(Dataset entries)
____________________

Source: an optimization exercise on an open RTL-to-GDS flow (aim: small area, a short achievable clock period and few clock cycles). Production flows keep margins and buffers that such runs may drop.
No functional check of the RTL was part of any run shown here.

## flow/design.v (module list and top-level ports; edited modules follow where they fit)
// module CNN: 2733 lines
// module xnr: 3 lines
// module orr: 3 lines
// module fa: 4 lines
module CNN(
    input                       clk,
    input                       rst_n,
    input                       in_valid,
    input      signed [15:0]    in_data,
    input                       opt,
    output reg                  out_valid,
    output reg signed [15:0]    out_data
);
  // ...
==> flow/run.sh <==
#!/bin/bash
# synth_recipe.tcl (not shown) runs the flow's synth.tcl, then flattens the netlist and writes it again
# the make line also repeats each setting of config.mk as NAME=value (left out here)
make -C /OpenROAD-flow-scripts/flow DESIGN_CONFIG=/design/flow/config.mk WORK_HOME=/design/flow/orfs CLKGATE_MAP_FILE= SYNTH_SCRIPT=/design/flow/synth_recipe.tcl finish
==> flow/config.mk <==
export PLATFORM = sky130hd
export DESIGN_NAME = CNN
export DESIGN_NICKNAME = CNN
export VERILOG_FILES = /design/flow/design.v
export SDC_FILE = /design/flow/constraint.sdc
export NUM_CORES = 4
export LEC_CHECK = 0
export ABC_CLOCK_PERIOD_IN_PS = 3000
export CAP_MARGIN = 20
export CORE_MARGIN = 2
export CORE_UTILIZATION = 40
export PLACE_DENSITY = 0.6
export SLEW_MARGIN = 20
export SYNTH_HIERARCHICAL = 1
export SYNTH_MINIMUM_KEEP_SIZE = 0
==> flow/constraint.sdc <==
create_clock -name core_clock -period 14.0 [get_ports {clk}]
set_input_delay 2.8000 -clock core_clock [delete_from_list [all_inputs] [get_ports {clk}]]
set_output_delay 2.8000 -clock core_clock [all_outputs]
set_load 0.01 [all_outputs]
==> results.toml, run 1 <==
[clock_network]
cts.reportedPaths.clkPinSlew_ns = 0.06
cts_max_level = 3
holdBufCountCts = 0

[hold_path]
hp-class = "reg2reg"
hold_start = "ring[25][12]"

[sta]
setup_violations = 0
final.setup_skew_ns = 0.0618

[setup_path]
r2r.worst_path.cells = 16
endpoint_kind = "flop"
cpLargestDelayFamily = "simple AND/OR/NAND/NOR gates"

[placed_design]
placedCellCount = 6454
dp_worst_setup_slack_ns = 8.50

[cells_and_area]
area_share_clock_buf_inv_pct = 6.15
final_core_util_pct = 44.7
register_area_mm2 = 0.0237
final_cell_mix = "sky130_fd_sc_hd__nand2_1, sky130_fd_sc_hd__fa_1, sky130_fd_sc_hd__dfxtp_1"
layout.nets = 5778
top_area_cell_class = "multi-input combinational cells"

[synth]
synth_seq_area_share_pct = 40.8
post_synthesis_simple_gate_area_fraction_pct = 12.0
synth_top_family_by_area = "adder cells"
proportion_of_synthesized_area_in_mux_cells_pct = 0.715
synth_enable_flop_cells = 176
synth_warnings = 8

[run_status]
outcome = "finished clean"

[global_routing]
globalRouteMet2Util_pct = 31.0
==> run 2, diff against run 1 <==
--- a/flow/config.mk
+++ b/flow/config.mk
@@ -7,3 +7,2 @@
 export LEC_CHECK = 0
-export ABC_CLOCK_PERIOD_IN_PS = 3000
 export CAP_MARGIN = 20
==> run 2 against run 1 <==
Effect of this change: setup slack did not move; global-route usage did not move; synthesized cell count did not move.
This is an optimization exercise on Yosys and OpenROAD, whose aim is small area and a short achievable clock period, not a production implementation.
Where RTL was checked, it was by simulation tests only, not by an equivalence proof against the original.
Power and IR drop assume default switching activity.

==> module CPU, before the edit <==
module CPU (clk, input_8bit, output_8bit, cmd_addr, cmd_8bit, rst);
  input  wire       clk;
  input  wire       rst;
  input  wire [7:0] input_8bit;
  input  wire [7:0] cmd_8bit;
  output wire [7:0] output_8bit;
  output reg  [7:0] cmd_addr;
  reg [7:0] r0, r1, r2, r3, r4, r5;
  reg [7:0] f;
  reg       boot;
  wire [1:0] op = cmd_8bit[7:6];
  wire [2:0] s  = cmd_8bit[5:3];
  wire [2:0] d  = cmd_8bit[2:0];
  wire is_imm = (op == 2'b00);
  wire is_cal = (op == 2'b01);
  wire is_cpy = (op == 2'b10);
  wire is_cnd = (op == 2'b11);
  wire [7:0] m0  = s[1] ? (s[0] ? r3 : r2) : (s[0] ? r1 : r0);
  wire [7:0] m1  = s[1] ? (s[0] ? 8'd0 : input_8bit) : (s[0] ? r5 : r4);
  wire [7:0] bus = s[2] ? m1 : m0;
  wire out_en = is_cpy & (d == 3'd6) & ~rst;
  assign output_8bit = {8{out_en}} & bus;
  wire [7:0] b   = r2 ^ {8{d[0]}};
  wire [7:0] sum = r1 + b + {7'd0, d[0]};
  wire [7:0] g   = r1 & r2;
  wire [7:0] o   = r1 | r2;
  wire [7:0] lg  = (d[0] ? g : o) ^ {8{d[0] ^ d[1]}};
  wire [7:0] alu = d[2] ? (d[1] ? 8'd0 : sum) : lg;
  wire z = (r3 == 8'd0);
  wire n = r3[7];
  wire t = d[2] ^ (d[0] & z | d[1] & n);
  wire jump = is_cnd & t;
  wire [7:0] r0_in = {8{~rst}} & (is_imm ? cmd_8bit : bus);
  wire [7:0] r3_in = {8{~rst}} & (is_cal ? alu : bus);
  wire [7:0] rx_in = {8{~rst}} & bus;
  wire we0 = rst | is_imm | (is_cpy & d == 3'd0);
  wire we1 = rst | (is_cpy & d == 3'd1);
  wire we2 = rst | (is_cpy & d == 3'd2);
  wire we3 = rst | is_cal | (is_cpy & d == 3'd3);
  wire we4 = rst | (is_cpy & d == 3'd4);
  wire we5 = rst | (is_cpy & d == 3'd5);
  always @(posedge clk) begin
    if (we0) r0 <= r0_in;
    if (we1) r1 <= rx_in;
    if (we2) r2 <= rx_in;
    if (we3) r3 <= r3_in;
    if (we4) r4 <= rx_in;
    if (we5) r5 <= rx_in;
  end
  always @(posedge clk) begin
    if (rst) begin
      cmd_addr <= 8'd0;
      f        <= 8'd0;
      boot     <= 1'b1;
    end else begin
      cmd_addr <= f;
      f        <= jump ? r0 : f + {7'd0, ~boot};
      boot     <= 1'b0;
    end
  end
endmodule
Settings: LEC_CHECK=0, CAP_MARGIN=20, CORE_MARGIN=2, CORE_UTILIZATION=40, SETUP_SLACK_MARGIN=2.5, SLEW_MARGIN=20; clock period 6.0 ns.
standard.sh (not shown) runs the stock make flow with config.mk's settings and CLKGATE_MAP_FILE= SYNTH_SCRIPT=/design/flow/synth_recipe.tcl, a recipe that flattens the netlist after the stock synthesis.
==> flow/flow/run.sh <==
#!/bin/bash
# Own layout flow: the standard ORFS flow, with two changes:
#  - synthesis is the standard flow's synthesis script unchanged except for the abc script
#    (flow/abc.script, an area-oriented mapping); registers are mapped by the
#    same dfflibmap step before abc, so their names and cells are unchanged;
#  - port buffers are sky130_fd_sc_hd__buf_2 instead of buffer_ports' default.
# Every tool's output goes to a log file in the work folder (and ORFS's own
# per-step logs under orfs/logs).
set -euo pipefail
W=$(pwd)
sed 's#log_cmd abc {\*}\$abc_args#log_cmd abc -script '"$W"'/flow/abc.script {*}[lrange $abc_args 2 end]#' \
  "$FLOW_HOME/scripts/synth.tcl" > "$W/my_synth.tcl"
grep -q 'flow/abc.script' "$W/my_synth.tcl"
sed "s#source \$::env(SCRIPTS_DIR)/synth.tcl#source $W/my_synth.tcl#" "$W/synth_recipe.tcl" > "$W/my_synth_recipe.tcl"
grep -q 'my_synth.tcl' "$W/my_synth_recipe.tcl"
sed "s#SYNTH_SCRIPT=[^ ]*#SYNTH_SCRIPT=$W/my_synth_recipe.tcl#" "$W/standard.sh" > "$W/my_standard.sh"
grep -q 'my_synth_recipe.tcl' "$W/my_standard.sh"
bash "$W/my_standard.sh" "BUFFER_PORTS_ARGS=-buffer_cell sky130_fd_sc_hd__buf_2" finish > "$W/flow.log" 2>&1
==> flow/flow/abc.script <==
strash
&get -n
&dch
&nf -R 1000 -p
&put
The baseline ran to the end with no violations.
Rerun with:
--- a/flow/design.v
+++ b/flow/design.v
@@ -12,15 +12,19 @@
   wire [2:0] s  = cmd_8bit[5:3];
   wire [2:0] d  = cmd_8bit[2:0];
   wire is_imm = (op == 2'b00);
   wire is_cal = (op == 2'b01);
   wire is_cpy = (op == 2'b10);
   wire is_cnd = (op == 2'b11);
-  wire [7:0] m0  = s[1] ? (s[0] ? r3 : r2) : (s[0] ? r1 : r0);
-  wire [7:0] m1  = s[1] ? (s[0] ? 8'd0 : input_8bit) : (s[0] ? r5 : r4);
-  wire [7:0] bus = s[2] ? m1 : m0;
+  wire [7:0] bus = ({8{s == 3'd0}} & r0)
+                 | ({8{s == 3'd1}} & r1)
+                 | ({8{s == 3'd2}} & r2)
+                 | ({8{s == 3'd3}} & r3)
+                 | ({8{s == 3'd4}} & r4)
+                 | ({8{s == 3'd5}} & r5)
+                 | ({8{s == 3'd6}} & input_8bit);
   wire out_en = is_cpy & (d == 3'd6) & ~rst;
   assign output_8bit = {8{out_en}} & bus;
   wire [7:0] b   = r2 ^ {8{d[0]}};
   wire [7:0] sum = r1 + b + {7'd0, d[0]};
   wire [7:0] g   = r1 & r2;
   wire [7:0] o   = r1 | r2;
Worst setup slack got worse by 0.27 ns.
Critical path depth increases by 2.
Power barely changes.
Non-clock buffer count goes up by 1.
Hold slack barely changes.
Count of clock-buffer cells in the layout drops by 3.
Sequential power came out higher by about 0.7%.
Utilization falls by 0.51 points.
Design area falls by about 2.5%.
Maximum frequency decreases by about 7%.
For the second run of this note, only the layout was checked, not whether the RTL still works.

____________________

Brief: Number of lines above containing "about": give it, with no other text.

Output of the exercise: 3